**WHAT THE TASK ASKS**
Below are the entries to work from; restate word for word the portion that opens with the line containing "<tr><td>Share of the" and closes with the line containing "u_core.list_status[21]$_DFF_PN0_ | reset_n | 1 |", keeping both.

**PROVIDED ENTRIES**
____

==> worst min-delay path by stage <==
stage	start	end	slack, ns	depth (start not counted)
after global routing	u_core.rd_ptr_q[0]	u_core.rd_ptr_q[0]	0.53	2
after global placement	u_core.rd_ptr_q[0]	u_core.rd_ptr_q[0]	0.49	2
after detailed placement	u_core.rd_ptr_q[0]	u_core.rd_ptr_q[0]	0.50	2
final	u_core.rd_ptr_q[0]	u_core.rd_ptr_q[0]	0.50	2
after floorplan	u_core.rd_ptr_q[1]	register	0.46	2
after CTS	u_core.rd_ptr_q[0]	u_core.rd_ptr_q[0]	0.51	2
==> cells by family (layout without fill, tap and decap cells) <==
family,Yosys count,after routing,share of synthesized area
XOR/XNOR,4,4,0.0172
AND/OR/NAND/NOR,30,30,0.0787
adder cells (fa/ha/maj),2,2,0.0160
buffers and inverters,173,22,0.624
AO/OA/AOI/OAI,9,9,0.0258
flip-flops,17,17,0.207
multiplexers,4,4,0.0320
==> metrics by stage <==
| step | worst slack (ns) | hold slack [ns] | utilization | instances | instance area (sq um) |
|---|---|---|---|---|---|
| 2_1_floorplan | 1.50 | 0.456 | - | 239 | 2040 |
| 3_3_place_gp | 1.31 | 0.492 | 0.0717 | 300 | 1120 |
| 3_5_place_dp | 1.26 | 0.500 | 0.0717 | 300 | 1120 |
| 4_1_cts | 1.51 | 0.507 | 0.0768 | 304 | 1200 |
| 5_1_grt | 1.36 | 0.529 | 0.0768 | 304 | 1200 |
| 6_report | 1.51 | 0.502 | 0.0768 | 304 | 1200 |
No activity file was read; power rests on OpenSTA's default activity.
[src/logic/pvr_config.svh]
`ifndef PVR_CONFIG_SVH
`define PVR_CONFIG_SVH

`define PVR_DATA_W 32 // cpu data width
`define PVR_ADDR_W 16 // cpu byte address width

`define PVR_ID_VALUE 32'h17FD11DB // device id constant
`define PVR_REVISION_VALUE 32'h00000011 // revision constant

// read-only slots
`define PVR_ID_ADDR 16'h0000
`define PVR_REVISION_ADDR 16'h0004
`define PVR_TA_LIST_STATUS_ADDR 16'h0134 // list counts, old next-opb slot

// read-write control registers
`define PVR_SOFTRESET_ADDR 16'h0008 // core and ta soft reset
`define PVR_STARTRENDER_ADDR 16'h0014 // render start
`define PVR_PARAM_BASE_ADDR 16'h0020 // isp parameter base
`define PVR_REGION_BASE_ADDR 16'h002C // region array base
`define PVR_FB_R_CTRL_ADDR 16'h0044 // fb read control
`define PVR_FB_W_CTRL_ADDR 16'h0048 // fb write control
`define PVR_FB_R_SOF1_ADDR 16'h0050 // fb read start
`define PVR_FB_R_SIZE_ADDR 16'h005C // fb xy size
`define PVR_FB_X_CLIP_ADDR 16'h0068 // pixel clip x
`define PVR_FB_Y_CLIP_ADDR 16'h006C // pixel clip y
`define PVR_TEXT_CONTROL_ADDR 16'h00E4 // texturing control
`define PVR_PAL_RAM_CTRL_ADDR 16'h0108 // palette format select
`define PVR_TA_OL_BASE_ADDR 16'h0124 // object list base
`define PVR_TA_ISP_BASE_ADDR 16'h0128 // ta parameter base
`define PVR_TA_OL_LIMIT_ADDR 16'h012C // object list limit
`define PVR_TA_ISP_LIMIT_ADDR 16'h0130 // ta parameter limit
`define PVR_TA_GLOB_TILE_CLIP_ADDR 16'h013C // global tile clip
`define PVR_TA_ALLOC_CTRL_ADDR 16'h0140 // object list control
`define PVR_TA_LIST_INIT_ADDR 16'h0144 // bit 31 restarts the list counts
`define PVR_RW_COUNT 19 // number of rw registers above

`define PVR_PAL_BASE_ADDR 16'h1000 // palette window 0x1000..0x1FFC
`define PVR_PAL_WORDS 1024 // palette depth in words

`define TA_FIFO_DEPTH 256 // ta command fifo depth

`endif

[src/logic/pvr_pkg.sv]
`default_nettype none

package pvr_pkg;

	// ta command field, top three bits of every word
	typedef enum logic [2:0] {
		TA_END_OF_LIST = 3'd0,
		TA_USER_CLIP   = 3'd1,
		TA_POLYGON     = 3'd4, // polygon or modifier volume
		TA_SPRITE      = 3'd5,
		TA_VERTEX      = 3'd7 // 2, 3 and 6 are not used
	} ta_cmd_e;

	typedef struct packed {
		ta_cmd_e     cmd; // bits 31:29
		logic [28:0] opts; // per-command options
	} ta_cmd_field_t;

	typedef union packed {
		logic [31:0]   raw; // word as pushed by the cpu
		ta_cmd_field_t f; // decoded view
	} ta_word_u;

	typedef struct packed {
		logic [7:0] vertex_cnt; // 31:24
		logic [7:0] poly_cnt; // 23:16
		logic [7:0] sprite_cnt; // 15:8
		logic [4:0] uclip_cnt; // 7:3
		logic       unused_seen; // sticky, bad code popped
		logic       spare; // reads zero
		logic       eol_seen; // sticky, end of list popped
	} ta_list_status_t;

endpackage

`default_nettype wire

[src/logic/ta_fifo_if.sv]
`timescale 1ns/100ps
`default_nettype none

`include "pvr_config.svh"

interface ta_fifo_if;

	logic [`PVR_DATA_W-1:0] data; // head word, valid while not empty
	logic empty;
	logic full;
	logic [$clog2(`TA_FIFO_DEPTH):0] level; // words held, 0..depth
	logic pop; // head leaves at this edge

	modport fifo_side (
		output data,
		output empty,
		output full,
		output level,
		input  pop
	);

	modport dec_side (
		input  data,
		input  empty,
		input  full,
		input  level,
		output pop
	);

endinterface

`default_nettype wire

[src/logic/ta_cmd_decoder.sv]
`timescale 1ns/100ps
`default_nettype none

module ta_cmd_decoder import pvr_pkg::*; (
	input  logic clock,
	input  logic reset_n,
	ta_fifo_if.dec_side q,
	input  logic list_init,
	output ta_list_status_t list_status,
	output logic list_done
);

	ta_word_u word; // head word, two views
	ta_list_status_t status_next;
	logic eol_pop; // end-of-list word leaves this edge

	assign q.pop = !q.empty; // drain one word per cycle
	assign word = q.data;
	assign eol_pop = q.pop && (word.f.cmd == TA_END_OF_LIST);

	always_comb begin
		if (list_init) begin
			status_next = '0; // init first, same-cycle pop counts after
		end else begin
			status_next = list_status;
		end
		if (q.pop) begin
			case (word.f.cmd)
				TA_END_OF_LIST: status_next.eol_seen = 1'b1;
				TA_USER_CLIP: status_next.uclip_cnt = status_next.uclip_cnt + 5'd1;
				TA_POLYGON: status_next.poly_cnt = status_next.poly_cnt + 8'd1;
				TA_SPRITE: status_next.sprite_cnt = status_next.sprite_cnt + 8'd1;
				TA_VERTEX: status_next.vertex_cnt = status_next.vertex_cnt + 8'd1;
				default: status_next.unused_seen = 1'b1; // codes 2, 3, 6
			endcase
		end
	end

	always_ff @(posedge clock or negedge reset_n) begin
		if (!reset_n) begin
			list_status <= '0;
			list_done <= 1'b0;
		end else begin
			list_status <= status_next; // counts wrap
			list_done <= eol_pop; // counts final when this is high
		end
	end

	// popped word must be fully known
	a_word_known: assert property (@(posedge clock) disable iff (!reset_n)
		q.pop |-> !$isunknown(word.raw));

endmodule

`default_nettype wire

[src/flat_wrapper.sv]
// flat-port wrapper written by rule: the top's interface ports become plain ports
module ta_cmd_decoder_flat import pvr_pkg::*;
  (clock, reset_n, list_init, list_status, list_done, q_data, q_empty, q_full, q_level, q_pop);
  ta_fifo_if q_i ();
  input  logic clock;
  input  logic reset_n;
  input  logic list_init;
  output ta_list_status_t list_status;
  output logic list_done;
  input wire logic [$bits(q_i.data)-1:0] q_data;
  input wire logic [$bits(q_i.empty)-1:0] q_empty;
  input wire logic [$bits(q_i.full)-1:0] q_full;
  input wire logic [$bits(q_i.level)-1:0] q_level;
  output wire logic [$bits(q_i.pop)-1:0] q_pop;
  assign q_i.data = q_data;
  assign q_i.empty = q_empty;
  assign q_i.full = q_full;
  assign q_i.level = q_level;
  assign q_pop = q_i.pop;
  ta_cmd_decoder u_core (.clock(clock), .reset_n(reset_n), .q(q_i), .list_init(list_init), .list_status(list_status), .list_done(list_done));
endmodule
[config.mk]
export PLATFORM = sky130hd
export DESIGN_NAME = ta_cmd_decoder_flat
export DESIGN_NICKNAME = d
export VERILOG_FILES = /design/src/logic/pvr_pkg.sv /design/src/logic/ta_fifo_if.sv /design/src/logic/ta_cmd_decoder.sv /design/src/flat_wrapper.sv
export VERILOG_INCLUDE_DIRS = /design/src /design/src/logic
export SDC_FILE = /design/constraint.sdc
export NUM_CORES = 1
export LEC_CHECK = 0
export BUFFER_PORTS_ARGS = -buffer_cell sky130_fd_sc_hd__clkbuf_2
export CAP_MARGIN = 5
export CORE_AREA = 2 2 67 63
export DETAILED_ROUTE_END_ITERATION = 12
export DIE_AREA = 0 0 69 65
export PLACE_DENSITY = 0.84
export RECOVER_POWER = 25
export REMOVE_ABC_BUFFERS = 1
export SYNTH_ARGS = -nofsm -noshare
export SYNTH_HDL_FRONTEND = slang
export SYNTH_SLANG_ARGS = --single-unit
[constraint.sdc]
create_clock -name clock -period 2.24 [get_ports clock]
set_clock_uncertainty 0.2 [all_clocks]
set_input_delay 0.448 -clock clock [delete_from_list [all_inputs] [get_ports clock]]
set_output_delay 0.448 -clock clock [all_outputs]
set_load 0.05 [all_outputs]
==> impl_results.html <==
<table>
<tr><th>Metric</th><th>Value</th></tr>
<tr><th colspan="2">Status</th></tr>
<tr><td>Run status</td><td>complete, no violations</td></tr>
<tr><th colspan="2">Detailed routing</th></tr>
<tr><td>Count of vias placed by the detailed router</td><td>1373</td></tr>
<tr><td>WL final</td><td>3.43 mm</td></tr>
<tr><td>Routed vias/inst</td><td>5.22</td></tr>
<tr><td>Starting DRC count in detailed routing</td><td>109</td></tr>
<tr><td>Post-detailed-route DRC marker count</td><td>0</td></tr>
<tr><td>Wire length per cell</td><td>13.0 um</td></tr>
<tr><td>Number of detailed-routing iterations run before antenna repair</td><td>4</td></tr>
<tr><td>DRT antenna net count</td><td>0</td></tr>
<tr><th colspan="2">Die</th></tr>
<tr><td>Count of pins on the block boundary</td><td>80</td></tr>
<tr><td>Die Ht</td><td>65 um</td></tr>
<tr><td>Die area</td><td>4490 sq um</td></tr>
<tr><td># rows</td><td>22</td></tr>
<tr><td>Die Wd</td><td>69 um</td></tr>
<tr><td>Core footprint</td><td>3850 sq um</td></tr>
<tr><td>Starting utilization of the core area</td><td>43.1%</td></tr>
<tr><th colspan="2">Critical path</th></tr>
<tr><td>CP Max Fanout</td><td>4</td></tr>
<tr><td>Crit-path leading delay family</td><td>simple AND/OR/NAND/NOR gates</td></tr>
<tr><td>Cell-by-cell listing of the critical path</td><td>clkbuf_2 &gt; or4b_1 &gt; nor4_1 &gt; mux2_2</td></tr>
<tr><td>Category of the worst setup path capture point</td><td>flop</td></tr>
<tr><td>CP Data Required Time</td><td>2.20 ns</td></tr>
<tr><td>Crit-path slowest cell</td><td>sky130_fd_sc_hd__or4b_1</td></tr>
<tr><td>Critical path buffer and inverter count</td><td>1</td></tr>
<tr><td>WP data arrival</td><td>1.90 ns</td></tr>
<tr><td>Worst Setup Start Kind</td><td>input port</td></tr>
<tr><td>Class of the most critical setup path</td><td>in2reg</td></tr>
<tr><td>Delay of the slowest cell on the worst path</td><td>0.61 ns</td></tr>
<tr><th colspan="2">Cells and area</th></tr>
<tr><td>Number of cells in the finished layout apart from fillers</td><td>263</td></tr>
<tr><td>Leading cell types in the layout, fill and taps excluded</td><td>sky130_fd_sc_hd__clkbuf_2, sky130_fd_sc_hd__dfrtp_1, sky130_fd_sc_hd__nand2_1, sky130_fd_sc_hd__nor2b_1, sky130_fd_sc_hd__a21oi_1</td></tr>
<tr><td>Layout cell share with drive strength beyond 1</td><td>29.3%</td></tr>
<tr><td>Number of antenna diodes</td><td>0</td></tr>
<tr><td>Final Core Density</td><td>53.1%</td></tr>
<tr><td>Summed area of non-filler cells in the final layout</td><td>2050 sq um</td></tr>
<tr><td>NumNets Final</td><td>265</td></tr>
<tr><td>Most frequent standard cell in the layout excluding fill and tap cells</td><td>sky130_fd_sc_hd__clkbuf_2</td></tr>
<tr><td>Relative area change from synthesis to final layout</td><td>23.0%</td></tr>
<tr><th colspan="2">Power and ir drop</th></tr>
<tr><td>Static leakage</td><td>0.000976 uW</td></tr>
<tr><td>Total power</td><td>1180 uW</td></tr>
<tr><td>Power density of the placed cells</td><td>576 nW/um^2</td></tr>
<tr><td>Worst IR drop on VDD</td><td>0.000453 V</td></tr>
<tr><th colspan="2">Clock tree</th></tr>
<tr><td>Number of gates resized after cts</td><td>0</td></tr>
<tr><td>TritonCTS clock tree</td><td>yes</td></tr>
<tr><td>CTS clk-pin slew, worst paths</td><td>0.06 ns</td></tr>
<tr><td>Insertion delay of the later-clocked pin in the worst-skew pair</td><td>0.27 ns</td></tr>
<tr><td>Setup Buffers After CTS</td><td>0</td></tr>
<tr><td># H-tree levels</td><td>2</td></tr>
<tr><td>Sink Count</td><td>32</td></tr>
<tr><td>Count of hold-fix buffers inserted at cts</td><td>0</td></tr>
<tr><td>Number of buffers on the longest clock path</td><td>2</td></tr>
<tr><td>TritonCTS buffer count</td><td>5</td></tr>
<tr><td>Cell chosen for the clock root</td><td>sky130_fd_sc_hd__clkbuf_8</td></tr>
<tr><th colspan="2">STA</th></tr>
<tr><td>Worst-case headroom to the max-slew limit</td><td>46.5%</td></tr>
<tr><td>Final hold violation count</td><td>0</td></tr>
<tr><td>Tcrit/Tclk final</td><td>86.6%</td></tr>
<tr><td>Final number of setup-violating endpoints</td><td>0</td></tr>
<tr><td>Highest Clock Rate</td><td>516 MHz</td></tr>
<tr><td>Pin slew with the least headroom to its limit</td><td>0.802 ns</td></tr>
<tr><td>Final count of pins violating max slew</td><td>0</td></tr>
<tr><td>Minimum period implied by the final worst setup slack</td><td>1.94 ns</td></tr>
<tr><td>Setup repair after global routing missed its margin</td><td>false</td></tr>
<tr><td>Setup TNS</td><td>0 ns</td></tr>
<tr><th colspan="2">Global route</th></tr>
<tr><td>Grt total ovfl</td><td>0</td></tr>
<tr><td>Wire length of the first global-routing pass</td><td>5.89 mm</td></tr>
<tr><td>Via count of the first global-routing pass</td><td>1326</td></tr>
<tr><td>Antenna violations before repair</td><td>0</td></tr>
<tr><td>Overall global routing resource usage</td><td>16.5%</td></tr>
<tr><td>Largest net degree at the start of global routing</td><td>33</td></tr>
<tr><th colspan="2">Synth</th></tr>
<tr><td>Share of the yosys chip area belonging to registers</td><td>48.2%</td></tr>
<tr><td>Share of Yosys cell area claimed by the top area cell type</td><td>48.2%</td></tr>
<tr><td>Flop and latch count out of synthesis</td><td>32</td></tr>
<tr><td>Synth Instances</td><td>168</td></tr>
<tr><td>Total standard cell area after synthesis</td><td>1660 sq um</td></tr>
<tr><td>Most area-hungry cell type in the Yosys netlist</td><td>sky130_fd_sc_hd__dfrtp_1</td></tr>
<tr><td>Count of unique library cells instantiated by Yosys</td><td>33</td></tr>
<tr><td>Yosys warns</td><td>0</td></tr>
<tr><td>Average instance area after synthesis</td><td>9.90 sq um</td></tr>
<tr><td>Cell types occupying the most area after synthesis</td><td>sky130_fd_sc_hd__dfrtp_1, sky130_fd_sc_hd__nor2b_1, sky130_fd_sc_hd__nand2_1</td></tr>
<tr><th colspan="2">Placed design</th></tr>
<tr><td>RD Place Congestion</td><td>0.772</td></tr>
<tr><td>Detailed placement HPWL</td><td>2.50 mm</td></tr>
<tr><td>Port Buffer Count</td><td>39</td></tr>
<tr><td>Total cell area at the placement stage</td><td>1950 sq um</td></tr>
<tr><td>Placed cell count</td><td>256</td></tr>
<tr><th colspan="2">Hold path</th></tr>
<tr><td>Worst hold path class</td><td>in2async</td></tr>
<tr><th colspan="2">Run</th></tr>
<tr><td>Max Cap Violations</td><td>0</td></tr>
</table>
## state kept, by name (all words and copies together), names as in the netlist
register / cells
u_core.list_status: 31
u_core.list_done: 1
## worst paths after layout
| kind | slack (ns) | endpoint | from | cells past startpoint |
|---|---|---|---|---|
| max | 0.30 | u_core.list_status[23]$_DFF_PN0_ | q_data[30] | 4 |
| min | 0.05 | u_core.list_status[3]$_DFF_PN0_ | reset_n | 1 |
| max reg2reg | 0.52 | u_core.list_status[30]$_DFF_PN0_ | u_core.list_status[24]$_DFF_PN0_ | 5 |
| min reg2reg | 0.31 | u_core.list_status[0]$_DFF_PN0_ | u_core.list_status[0]$_DFF_PN0_ | 1 |
| max in group asynchronous | 1.29 | u_core.list_status[21]$_DFF_PN0_ | reset_n | 1 |
| min in group clock | 0.30 | u_core.list_done$_DFF_PN0_ | q_empty | 3 |
## metrics by stage
stage | hold slack [ns] | setup slack, ns
finish | 0.0491 | 0.301
global route | 0.113 | 0.272
CTS | 0.0670 | 0.309
detailed placement | 0.297 | 0.0154
global placement | 0.296 | 0.0484
floorplan | -0.0476 | 0.178
## layout make-up
type	instances	area, sq um
Tap cell	48	60.1
Inverter	6	22.5
Clock buffer	7	96.3
Timing Repair Buffer	50	278
Fill cell	386	1810
Sequential cell	32	801
Multi-Input combinational cell	120	788
## metal layers
| layer | GRT usage [%] | vias up | wire length [um] |
|---|---|---|---|
| li1 | - | 687 | - |
| met1 | 19.7 | 656 | 1540 |
| met2 | 28.5 | 25 | 1680 |
| met3 | 4.82 | 5 | 162 |
| met4 | 5.88 | 0 | 40 |
| met5 | 0 | - | 0 |
## worst register-to-register path, cell delays in order (launching register included)
cell                      delay [ns]
sky130_fd_sc_hd__dfrtp_1        0.36
sky130_fd_sc_hd__nor2b_1        0.23
sky130_fd_sc_hd__ha_1           0.20
sky130_fd_sc_hd__nand2_1        0.10
sky130_fd_sc_hd__or4_1          0.41
sky130_fd_sc_hd__a21oi_1        0.15
## cell usage after synthesis
cell	count
sky130_fd_sc_hd__nand4bb_1	1
sky130_fd_sc_hd__inv_1	6
sky130_fd_sc_hd__xor2_1	1
sky130_fd_sc_hd__buf_6	1
sky130_fd_sc_hd__clkbuf_1	6
sky130_fd_sc_hd__ha_1	4
sky130_fd_sc_hd__conb_1	1
sky130_fd_sc_hd__buf_2	2
sky130_fd_sc_hd__or4b_1	1
sky130_fd_sc_hd__mux2_2	4
sky130_fd_sc_hd__buf_4	1
sky130_fd_sc_hd__nor4_1	2
sky130_fd_sc_hd__and4b_1	1
sky130_fd_sc_hd__nor2_1	3
sky130_fd_sc_hd__and3_1	2
sky130_fd_sc_hd__a21oi_1	13
sky130_fd_sc_hd__a21o_1	3
sky130_fd_sc_hd__xnor2_1	8
sky130_fd_sc_hd__a32o_1	1
sky130_fd_sc_hd__nand2_1	21
sky130_fd_sc_hd__o31ai_1	8
sky130_fd_sc_hd__nand3_1	7
sky130_fd_sc_hd__nand4b_1	2
sky130_fd_sc_hd__nand4_1	4
sky130_fd_sc_hd__nor4b_2	1
sky130_fd_sc_hd__and4bb_2	1
sky130_fd_sc_hd__nor2b_1	15
sky130_fd_sc_hd__dfrtp_1	32
sky130_fd_sc_hd__nor3_1	1
sky130_fd_sc_hd__nor4b_1	1
sky130_fd_sc_hd__or3_1	3
sky130_fd_sc_hd__o21ai_0	3
sky130_fd_sc_hd__or4_1	8
## power by group
group / leakage [uW] / total, uW / switching [uW] / internal [uW]
Combinational: 0.000483 / 116 / 83.5 / 32.4
Clock: 0.0000503 / 470 / 197 / 273
Sequential: 0.000443 / 592 / 5.52 / 586
## logic make-up (layout without fill, tap and decap cells)
logic type / after synthesis / after routing / synth area share [%]
buffers and inverters: 16 / 63 / 4.44
xor gates and xnor gates: 9 / 9 / 4.74
AOI/OAI and AO/OA: 28 / 28 / 10.4
muxes: 4 / 4 / 2.71
DFF: 32 / 32 / 48.2
adders and majority gates: 4 / 4 / 3.01
and+or+nand+nor: 74 / 74 / 26.3
other: 1 / 1 / 0.226
Note: power is estimated with default switching activity, not from simulation.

____

**ANSWER SPACE**
<tr><td>Share of the yosys chip area belonging to registers</td><td>48.2%</td></tr>
<tr><td>Share of Yosys cell area claimed by the top area cell type</td><td>48.2%</td></tr>
<tr><td>Flop and latch count out of synthesis</td><td>32</td></tr>
<tr><td>Synth Instances</td><td>168</td></tr>
<tr><td>Total standard cell area after synthesis</td><td>1660 sq um</td></tr>
<tr><td>Most area-hungry cell type in the Yosys netlist</td><td>sky130_fd_sc_hd__dfrtp_1</td></tr>
<tr><td>Count of unique library cells instantiated by Yosys</td><td>33</td></tr>
<tr><td>Yosys warns</td><td>0</td></tr>
<tr><td>Average instance area after synthesis</td><td>9.90 sq um</td></tr>
<tr><td>Cell types occupying the most area after synthesis</td><td>sky130_fd_sc_hd__dfrtp_1, sky130_fd_sc_hd__nor2b_1, sky130_fd_sc_hd__nand2_1</td></tr>
<tr><th colspan="2">Placed design</th></tr>
<tr><td>RD Place Congestion</td><td>0.772</td></tr>
<tr><td>Detailed placement HPWL</td><td>2.50 mm</td></tr>
<tr><td>Port Buffer Count</td><td>39</td></tr>
<tr><td>Total cell area at the placement stage</td><td>1950 sq um</td></tr>
<tr><td>Placed cell count</td><td>256</td></tr>
<tr><th colspan="2">Hold path</th></tr>
<tr><td>Worst hold path class</td><td>in2async</td></tr>
<tr><th colspan="2">Run</th></tr>
<tr><td>Max Cap Violations</td><td>0</td></tr>
</table>
## state kept, by name (all words and copies together), names as in the netlist
register / cells
u_core.list_status: 31
u_core.list_done: 1
## worst paths after layout
| kind | slack (ns) | endpoint | from | cells past startpoint |
|---|---|---|---|---|
| max | 0.30 | u_core.list_status[23]$_DFF_PN0_ | q_data[30] | 4 |
| min | 0.05 | u_core.list_status[3]$_DFF_PN0_ | reset_n | 1 |
| max reg2reg | 0.52 | u_core.list_status[30]$_DFF_PN0_ | u_core.list_status[24]$_DFF_PN0_ | 5 |
| min reg2reg | 0.31 | u_core.list_status[0]$_DFF_PN0_ | u_core.list_status[0]$_DFF_PN0_ | 1 |
| max in group asynchronous | 1.29 | u_core.list_status[21]$_DFF_PN0_ | reset_n | 1 |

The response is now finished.